_WHAT NEEDS TO BE DONE_: Only the lines from the start of the entries up to and including the line with "export CTS_CLUSTER_DIAMETER = 40" should be written out, exactly as they stand.

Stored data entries
╔══

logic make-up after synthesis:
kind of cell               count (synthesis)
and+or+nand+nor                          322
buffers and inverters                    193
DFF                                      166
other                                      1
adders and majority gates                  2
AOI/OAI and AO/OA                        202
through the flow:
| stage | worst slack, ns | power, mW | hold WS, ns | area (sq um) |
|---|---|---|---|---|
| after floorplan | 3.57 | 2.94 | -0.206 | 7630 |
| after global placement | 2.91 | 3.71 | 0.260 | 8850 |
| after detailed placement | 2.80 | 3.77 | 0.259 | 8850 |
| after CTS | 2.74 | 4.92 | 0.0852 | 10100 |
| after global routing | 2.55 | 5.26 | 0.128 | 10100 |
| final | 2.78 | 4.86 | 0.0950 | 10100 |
File: config.mk
export PLATFORM = sky130hd
export DESIGN_NAME = instr_encoder_flat
export DESIGN_NICKNAME = d
export VERILOG_FILES = /design/src/rtl/immgen_pkg.sv /design/src/rtl/instr_encoder_if.sv /design/src/rtl/instr_pack.sv /design/src/rtl/instr_encoder.sv /design/src/flat_wrapper.sv
export SDC_FILE = /design/constraint.sdc
export NUM_CORES = 1
export LEC_CHECK = 0
export ABC_AREA = 1
export CORE_MARGIN = 4
export CORE_UTILIZATION = 24
export CTS_BUF_LIST = sky130_fd_sc_hd__clkbuf_16
export CTS_CLUSTER_DIAMETER = 40
export DETAILED_ROUTE_END_ITERATION = 10
export GPL_ROUTABILITY_DRIVEN = 0
export SYNTH_ARGS = -nofsm -noshare
export SYNTH_HDL_FRONTEND = slang
export SYNTH_SLANG_ARGS = --single-unit
export TNS_END_PERCENT = 20
File: constraint.sdc
create_clock -name clk -period 1.95 [get_ports clk]
set_clock_uncertainty 0.1 [all_clocks]
set_input_delay 0.39 -clock clk [delete_from_list [all_inputs] [get_ports clk]]
set_output_delay 0.39 -clock clk [all_outputs]
set_load 0.01 [all_outputs]
File: src/rtl/immgen_pkg.sv
// Shared immediate-format definitions for the RV32I immediate generator and
// its inverse, the instruction encoder.
//   IMM_*   : format select codes on in_sel
//   OPC_*   : base opcode constants
//   enc_req_t / enc_rsp_t : request into / result out of the field packer
//   fits_signed() : true when a 32-bit value sign-extends from bit msb
package immgen_pkg;

    localparam logic [2:0] IMM_I = 3'b000;
    localparam logic [2:0] IMM_S = 3'b001;
    localparam logic [2:0] IMM_B = 3'b010;
    localparam logic [2:0] IMM_U = 3'b011;
    localparam logic [2:0] IMM_J = 3'b100;
    localparam logic [2:0] IMM_R = 3'b101;

    localparam logic [6:0] OPC_LOAD   = 7'h03;
    localparam logic [6:0] OPC_OP_IMM = 7'h13;
    localparam logic [6:0] OPC_AUIPC  = 7'h17;
    localparam logic [6:0] OPC_STORE  = 7'h23;
    localparam logic [6:0] OPC_OP     = 7'h33;
    localparam logic [6:0] OPC_LUI    = 7'h37;
    localparam logic [6:0] OPC_BRANCH = 7'h63;
    localparam logic [6:0] OPC_JALR   = 7'h67;
    localparam logic [6:0] OPC_JAL    = 7'h6F;

    typedef struct packed {
        logic [2:0]  sel;
        logic [6:0]  opcode;
        logic [4:0]  rd;
        logic [4:0]  rs1;
        logic [4:0]  rs2;
        logic [2:0]  funct3;
        logic [6:0]  funct7;
        logic [31:0] imm;
    } enc_req_t;

    typedef struct packed {
        logic [31:0] word;
        logic        err;
    } enc_rsp_t;

    // A value fits a signed field whose sign bit is msb when every bit
    // from msb up to 31 equals bit 31.
    function automatic logic fits_signed(input logic [31:0] v, input int msb);
        logic ok;
        ok = 1'b1;
        for (int i = 0; i < 32; i++) begin
            if (i >= msb && v[i] != v[31]) ok = 1'b0;
        end
        return ok;
    endfunction

endpackage

File: src/rtl/instr_encoder_if.sv
// Loader-side request channel plus imem write port of the instruction encoder.
//   slave  : the encoder (consumes requests, drives the write port)
//   master : the loader / assembler source and imem sink
interface instr_encoder_if #(
    parameter int AW = 10
) ();
    logic          in_valid;
    logic          in_ready;
    logic [2:0]    in_sel;
    logic [6:0]    in_opcode;
    logic [4:0]    in_rd;
    logic [4:0]    in_rs1;
    logic [4:0]    in_rs2;
    logic [2:0]    in_funct3;
    logic [6:0]    in_funct7;
    logic [31:0]   in_imm;
    logic          addr_clr;
    logic          wr_en;
    logic [AW-1:0] wr_addr;
    logic [31:0]   wr_data;
    logic          err;
    logic [7:0]    err_cnt;

    modport slave (
        input  in_valid, in_sel, in_opcode, in_rd, in_rs1, in_rs2,
               in_funct3, in_funct7, in_imm, addr_clr,
        output in_ready, wr_en, wr_addr, wr_data, err, err_cnt
    );

    modport master (
        output in_valid, in_sel, in_opcode, in_rd, in_rs1, in_rs2,
               in_funct3, in_funct7, in_imm, addr_clr,
        input  in_ready, wr_en, wr_addr, wr_data, err, err_cnt
    );
endinterface

File: src/rtl/instr_pack.sv
// Combinational RV32I field packer with immediate range check.
//   req : format select, opcode, register fields, funct3/7, immediate
//   rsp : encoded word and err (immediate out of range or illegal select)
module instr_pack
    import immgen_pkg::*;
(
    input  enc_req_t req,
    output enc_rsp_t rsp
);

    always_comb begin
        rsp = '0;
        case (req.sel)
            IMM_I: begin
                rsp.word = {req.imm[11:0], req.rs1, req.funct3, req.rd, req.opcode};
                rsp.err  = !fits_signed(req.imm, 11);
            end
            IMM_S: begin
                rsp.word = {req.imm[11:5], req.rs2, req.rs1, req.funct3,
                            req.imm[4:0], req.opcode};
                rsp.err  = !fits_signed(req.imm, 11);
            end
            IMM_B: begin
                // bit 0 is implicit in branch offsets, so odd values are rejected
                rsp.word = {req.imm[12], req.imm[10:5], req.rs2, req.rs1, req.funct3,
                            req.imm[4:1], req.imm[11], req.opcode};
                rsp.err  = !fits_signed(req.imm, 12) | req.imm[0];
            end
            IMM_U: begin
                rsp.word = {req.imm[31:12], req.rd, req.opcode};
                rsp.err  = |req.imm[11:0];
            end
            IMM_J: begin
                rsp.word = {req.imm[20], req.imm[10:1], req.imm[11], req.imm[19:12],
                            req.rd, req.opcode};
                rsp.err  = !fits_signed(req.imm, 20) | req.imm[0];
            end
            IMM_R: begin
                rsp.word = {req.funct7, req.rs2, req.rs1, req.funct3, req.rd, req.opcode};
            end
            default: rsp.err = 1'b1;
        endcase
    end

endmodule

File: src/rtl/instr_encoder.sv
// RV32I instruction encoder / imem loader.
// Packs accepted requests into instruction words (stage 1), then writes good
// words to imem at an auto-incrementing word address (stage 2). Words whose
// immediate fails the range check are dropped and counted.
//   clk, rst_n : clock, asynchronous active-low reset
//   bus        : request channel, addr_clr, imem write port, err / err_cnt
module instr_encoder
    import immgen_pkg::*;
#(
    parameter int AW        = 10,
    parameter int BASE_ADDR = 0
) (
    input  logic            clk,
    input  logic            rst_n,
    instr_encoder_if.slave  bus
);

    localparam logic [AW-1:0] BASE_A = AW'(BASE_ADDR);

    enc_req_t req;
    enc_rsp_t rsp;

    // vld_pipe[1]: stage-1 holds an entry; vld_pipe[2]: stage-2 write strobe
    logic [2:1]    vld_pipe_d, vld_pipe_q;
    logic [31:0]   s1_word_d, s1_word_q;
    logic          s1_err_d, s1_err_q;
    logic [31:0]   wr_data_d, wr_data_q;
    logic [AW-1:0] wr_addr_d, wr_addr_q;
    logic          err_d, err_q;
    logic [7:0]    err_cnt_d, err_cnt_q;

    logic in_ready;
    logic s2_free;
    logic accept;
    logic s1_good;
    logic s1_bad;

    assign req = '{sel:    bus.in_sel,    opcode: bus.in_opcode,
                   rd:     bus.in_rd,     rs1:    bus.in_rs1,
                   rs2:    bus.in_rs2,    funct3: bus.in_funct3,
                   funct7: bus.in_funct7, imm:    bus.in_imm};

    instr_pack u_pack (
        .req (req),
        .rsp (rsp)
    );

    always_comb begin
        // imem writes never stall, so stage 2 always drains
        s2_free  = 1'b1;
        in_ready = !vld_pipe_q[1] | s2_free;
        accept   = bus.in_valid & in_ready;
        s1_good  = vld_pipe_q[1] & !s1_err_q;
        s1_bad   = vld_pipe_q[1] &  s1_err_q;

        vld_pipe_d = {s1_good, accept};
        s1_word_d  = accept ? rsp.word : s1_word_q;
        s1_err_d   = accept ? rsp.err  : s1_err_q;

        // errored entries leave the last written data on the port
        wr_data_d  = s1_good ? s1_word_q : wr_data_q;

        err_d      = err_q | s1_bad;
        err_cnt_d  = (s1_bad && err_cnt_q != 8'hFF) ? err_cnt_q + 8'd1 : err_cnt_q;

        // clear beats increment; a write in the same cycle still used the old address
        if (bus.addr_clr)       wr_addr_d = BASE_A;
        else if (vld_pipe_q[2]) wr_addr_d = wr_addr_q + AW'(1);
        else                    wr_addr_d = wr_addr_q;
    end

    always_ff @(posedge clk or negedge rst_n) begin
        if (!rst_n) begin
            vld_pipe_q <= '0;
            s1_word_q  <= '0;
            s1_err_q   <= 1'b0;
            wr_data_q  <= '0;
            wr_addr_q  <= BASE_A;
            err_q      <= 1'b0;
            err_cnt_q  <= '0;
        end else begin
            vld_pipe_q <= vld_pipe_d;
            s1_word_q  <= s1_word_d;
            s1_err_q   <= s1_err_d;
            wr_data_q  <= wr_data_d;
            wr_addr_q  <= wr_addr_d;
            err_q      <= err_d;
            err_cnt_q  <= err_cnt_d;
        end
    end

    assign bus.in_ready = in_ready;
    assign bus.wr_en    = vld_pipe_q[2];
    assign bus.wr_addr  = wr_addr_q;
    assign bus.wr_data  = wr_data_q;
    assign bus.err      = err_q;
    assign bus.err_cnt  = err_cnt_q;

endmodule

File: src/flat_wrapper.sv
// flat-port wrapper written by rule: the top's interface ports become plain ports
module instr_encoder_flat import immgen_pkg::*;
#(
    parameter int AW        = 10,
    parameter int BASE_ADDR = 0
)
  (clk, rst_n, bus_in_valid, bus_in_sel, bus_in_opcode, bus_in_rd, bus_in_rs1, bus_in_rs2, bus_in_funct3, bus_in_funct7, bus_in_imm, bus_addr_clr, bus_in_ready, bus_wr_en, bus_wr_addr, bus_wr_data, bus_err, bus_err_cnt);
  instr_encoder_if #(.AW(AW)) bus_i ();
  input  logic clk;
  input  logic rst_n;
  input wire logic [$bits(bus_i.in_valid)-1:0] bus_in_valid;
  input wire logic [$bits(bus_i.in_sel)-1:0] bus_in_sel;
  input wire logic [$bits(bus_i.in_opcode)-1:0] bus_in_opcode;
  input wire logic [$bits(bus_i.in_rd)-1:0] bus_in_rd;
  input wire logic [$bits(bus_i.in_rs1)-1:0] bus_in_rs1;
  input wire logic [$bits(bus_i.in_rs2)-1:0] bus_in_rs2;
  input wire logic [$bits(bus_i.in_funct3)-1:0] bus_in_funct3;
  input wire logic [$bits(bus_i.in_funct7)-1:0] bus_in_funct7;
  input wire logic [$bits(bus_i.in_imm)-1:0] bus_in_imm;
  input wire logic [$bits(bus_i.addr_clr)-1:0] bus_addr_clr;
  output wire logic [$bits(bus_i.in_ready)-1:0] bus_in_ready;
  output wire logic [$bits(bus_i.wr_en)-1:0] bus_wr_en;
  output wire logic [$bits(bus_i.wr_addr)-1:0] bus_wr_addr;
  output wire logic [$bits(bus_i.wr_data)-1:0] bus_wr_data;
  output wire logic [$bits(bus_i.err)-1:0] bus_err;
  output wire logic [$bits(bus_i.err_cnt)-1:0] bus_err_cnt;
  assign bus_i.in_valid = bus_in_valid;
  assign bus_i.in_sel = bus_in_sel;
  assign bus_i.in_opcode = bus_in_opcode;
  assign bus_i.in_rd = bus_in_rd;
  assign bus_i.in_rs1 = bus_in_rs1;
  assign bus_i.in_rs2 = bus_in_rs2;
  assign bus_i.in_funct3 = bus_in_funct3;
  assign bus_i.in_funct7 = bus_in_funct7;
  assign bus_i.in_imm = bus_in_imm;
  assign bus_i.addr_clr = bus_addr_clr;
  assign bus_in_ready = bus_i.in_ready;
  assign bus_wr_en = bus_i.wr_en;
  assign bus_wr_addr = bus_i.wr_addr;
  assign bus_wr_data = bus_i.wr_data;
  assign bus_err = bus_i.err;
  assign bus_err_cnt = bus_i.err_cnt;
  instr_encoder #(.AW(AW), .BASE_ADDR(BASE_ADDR)) u_core (.clk(clk), .rst_n(rst_n), .bus(bus_i));
endmodule
==> impl_table.tex <==
\begin{tabular}{lr}
\hline
Metric & Value \\
\hline
\multicolumn{2}{l}{\textbf{CTS}} \\
Root Buffer Master & clkbuf\_16 \\
H-tree depth reported by CTS & 3 \\
Clock transition at the registers of the reported paths & 0.06 ns \\
Clk sink count & 86 \\
Max clock buf depth & 2 \\
TritonCTS clock tree & yes \\
Clock latency at the later pin of the worst-skew pair & 0.34 ns \\
Number of buffers added by the clock tree synthesis step & 9 \\
\# Post-CTS Setup Buffers & 0 \\
\multicolumn{2}{l}{\textbf{STA}} \\
Count of final hold-check violations & 0 \\
Post-route fraction of the period consumed by the critical path & 95.2\% \\
Unrepaired setup endpoints after global routing & no \\
Final max-slew violation count & 0 \\
Achievable Freq & 539 MHz \\
Final setup violation count & 0 \\
Final worst setup slack & 0.0937 ns \\
Final critical path time including I/O delays and setup & 1.86 ns \\
\multicolumn{2}{l}{\textbf{Drt}} \\
Number of iterations in the first detailed-routing pass & 4 \\
Number of nets with antenna violations after routing & 0 \\
First-iteration detailed-routing DRC count & 176 \\
Drc violations & 0 \\
Detail-routed net length per standard cell & 13.7 um \\
WL final & 12.2 mm \\
Routed vias & 3832 \\
Routed vias/inst & 4.32 \\
\multicolumn{2}{l}{\textbf{Placement}} \\
HPWL after detailed placement & 9.57 mm \\
Count of port buffers added during placement & 122 \\
DP Worst Slack & -0.172 ns \\
\multicolumn{2}{l}{\textbf{Layout}} \\
Net total in the final layout & 735 \\
Fraction of layout cells with a size suffix above 1 & 7.80\% \\
Area growth from synthesis to final layout & 46.9\% \\
Final core occ & 36.3\% \\
\multicolumn{2}{l}{\textbf{Critical path}} \\
Top fanout value on the critical path & 7 \\
Ordered cell list for the critical path & clkdlybuf4s50\_1 \\
Max stage delay cell, worst path & clkdlybuf4s50\_1 \\
Data arrival time at the worst-slack endpoint & 1.37 ns \\
Worst path bufs/invs & 1 \\
Endpoint class of the critical path & output port \\
Startpoint type of the worst setup path & flop \\
Top Family by Delay on Critical Path & buffers and inverters \\
Setup Crit Path Kind & reg2out \\
Critical Path Max Stage Delay & 0.58 ns \\
Required arrival time at the worst endpoint & 1.46 ns \\
\multicolumn{2}{l}{\textbf{Synthesis}} \\
Area share of the largest cell type after synthesis & 52.1\% \\
Register area share after synthesis & 52.1\% \\
Synthesized cell area & 4130 um2 \\
Number of warning messages in the yosys log & 0 \\
Synthesized area per cell & 7.85 um2 \\
Post-synthesis async set-or-reset flop share & 100\% \\
Cell type with the highest aggregate area in the netlist & dfrtp\_1 \\
Synth unique cells & 30 \\
Leading register cell type out of synthesis & dfrtp\_1 \\
Post-Synthesis Cells & 526 \\
Syn nets & 599 \\
EDFF count, synth & 0 \\
Most frequent cell after synthesis & nand2\_1 \\
Most frequent cells after synthesis & nand2\_1 (157), dfrtp\_1 (86), inv\_1 (73) \\
Biggest area contributors in the synthesized netlist & dfrtp\_1 (52\%), nand2\_1 (14\%), o21ai\_0 (8.1\%), inv\_1 (6.6\%), nor2\_1 (3.3\%) \\
Register bit total from synthesis & 86 \\
\multicolumn{2}{l}{\textbf{Floorplan}} \\
Core footprint & 16700 um2 \\
Floorplan die height & 139 um \\
FP Rows & 47 \\
Starting Density & 24.7\% \\
Number of top-level design ports & 124 \\
Horizontal extent of the die & 139 um \\
Die area & 19400 um2 \\
\multicolumn{2}{l}{\textbf{Power and ir drop}} \\
Reported leakage power & 0.00276 uW \\
Clock share of power & 33.5\% \\
Portion of total power attributed to sequential cells & 41.7\% \\
Maximum VDD drop & 0.574 mV \\
Total power draw & 5450 uW \\
Power density normalized to cell area & 898 nW/um2 \\
Power share of the combinational group & 24.8\% \\
Internal power contribution & 3930 uW \\
Switch share & 28.0\% \\
Net load switching power & 1530 uW \\
\multicolumn{2}{l}{\textbf{Run status}} \\
Outcome & completed \\
\multicolumn{2}{l}{\textbf{Min path}} \\
Class of the worst hold path & in2reg \\
\multicolumn{2}{l}{\textbf{Global route}} \\
Largest net degree at the start of global routing & 50 \\
Total gr overflow & 0 \\
Number of global-route vias before repair & 3854 \\
Antenna violations before repair & 0 \\
Wire length of the first global-routing pass & 20.1 mm \\
Total routing resource utilization after global routing & 13.1\% \\
\multicolumn{2}{l}{\textbf{Flow run}} \\
Count of maximum capacitance violations & 0 \\
\hline
\end{tabular}
registers in the layout (all words and copies together) (netlist names):
signal,flops
u_core.bus.wr_data,32
u_core.bus.err_cnt,8
u_core.bus.err,1
u_core.s1_err_q,1
u_core.vld_pipe_q,2
u_core.bus.wr_addr,10
u_core.s1_word_q,32
through the flow:
step           TNS (ns)  hold slack [ns]  area, um2  std cells
5_1_grt               0            0.198       6060        887
3_5_place_dp      -2.14            0.258       5730        870
2_1_floorplan         0         -0.00559       4130        526
3_3_place_gp     -0.870            0.255       5730        870
6_report              0            0.203       6070        888
4_1_cts               0            0.181       6060        887
layout make-up:
class	count	area [um2]
Fill cell	1802	10600
Sequential cell	86	2150
Multi-Input combinational cell	345	1620
Timing Repair Buffer	140	1400
Inverter	80	300
Tap cell	220	275
Clock buffer	9	225
Clock inverter	7	88.8
Antenna cell	1	2.50
power by group through the flow:
| stage | Sequential (uW) | Combinational, uW | Clock (uW) |
|---|---|---|---|
| after detailed placement | 2300 | 1380 | 0 |
| after CTS | 2270 | 1390 | 1890 |
| after global placement | 2300 | 1370 | 0 |
| after floorplan | 2380 | 445 | 0 |
| final | 2270 | 1350 | 1830 |
| after global routing | 2320 | 1500 | 1960 |
layout by cell type (no fill, tap or decap), drive strengths merged, types with 2 or more instances in the layout:
cell type,n
a21oi,8
buf,19
bufinv,2
clkbuf,9
clkdlybuf4s50,120
clkinv,4
dfrtp,86
ha,2
inv,80
nand2,158
nand3,16
nand3b,2
nand4,4
nor2,39
nor3,11
o211ai,6
o21ai,72
o22ai,11
or2,2
xnor2,6
xor2,2
cells by family (layout without fill, tap and decap cells):
family | after synthesis | count (layout) | share of synthesized area (%)
AOI/OAI and AO/OA | 100 | 100 | 13.0
xor gates and xnor gates | 8 | 8 | 1.70
adders and majority gates | 2 | 2 | 0.606
buffers and inverters | 95 | 236 | 8.87
DFF | 86 | 86 | 52.1
muxes | 1 | 1 | 0.273
other | 1 | 2 | 0.0908
and+or+nand+nor | 233 | 233 | 23.4
worst paths after layout:
kind / endpoint / slack (ns) / depth (start not counted) / start
hold reg to reg: u_core.bus.wr_data[31] / 0.38 / 2 / u_core.bus.wr_data[31]
setup / recovery: bus_wr_addr[5] / 0.09 / 1 / u_core.bus.wr_addr[5]
hold / removal: u_core.vld_pipe_q[1] / 0.20 / 1 / bus_in_valid
max in group asynchronous: u_core.bus.err_cnt[0] / 0.73 / 3 / rst_n
setup reg to reg: u_core.bus.err_cnt[5] / 0.36 / 6 / u_core.bus.err_cnt[0]
min in group asynchronous: u_core.bus.wr_data[3] / 0.43 / 2 / rst_n
timing repair:
| item | 4_1_cts | 5_1_grt |
|---|---|---|
| resized for setup | 0 | 2 |
| hold buffers | 1 | 0 |
| endpoints found under the setup margin | 0 | 2 |
| endpoints found under the hold margin | 28 | 0 |
layer usage:
layer,GRT usage [%],share of wire [%],vias to the layer above
met5,0,0,-
met4,2.63,0.81,0
met3,4.69,7.8,9
met2,21.0,46,116
met1,17.2,46,1768
li1,-,-,1939
(Power assumes the default switching activity.)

╚══

_TASK SOLUTION_:
logic make-up after synthesis:
kind of cell               count (synthesis)
and+or+nand+nor                          322
buffers and inverters                    193
DFF                                      166
other                                      1
adders and majority gates                  2
AOI/OAI and AO/OA                        202
through the flow:
| stage | worst slack, ns | power, mW | hold WS, ns | area (sq um) |
|---|---|---|---|---|
| after floorplan | 3.57 | 2.94 | -0.206 | 7630 |
| after global placement | 2.91 | 3.71 | 0.260 | 8850 |
| after detailed placement | 2.80 | 3.77 | 0.259 | 8850 |
| after CTS | 2.74 | 4.92 | 0.0852 | 10100 |
| after global routing | 2.55 | 5.26 | 0.128 | 10100 |
| final | 2.78 | 4.86 | 0.0950 | 10100 |
File: config.mk
export PLATFORM = sky130hd
export DESIGN_NAME = instr_encoder_flat
export DESIGN_NICKNAME = d
export VERILOG_FILES = /design/src/rtl/immgen_pkg.sv /design/src/rtl/instr_encoder_if.sv /design/src/rtl/instr_pack.sv /design/src/rtl/instr_encoder.sv /design/src/flat_wrapper.sv
export SDC_FILE = /design/constraint.sdc
export NUM_CORES = 1
export LEC_CHECK = 0
export ABC_AREA = 1
export CORE_MARGIN = 4
export CORE_UTILIZATION = 24
export CTS_BUF_LIST = sky130_fd_sc_hd__clkbuf_16
export CTS_CLUSTER_DIAMETER = 40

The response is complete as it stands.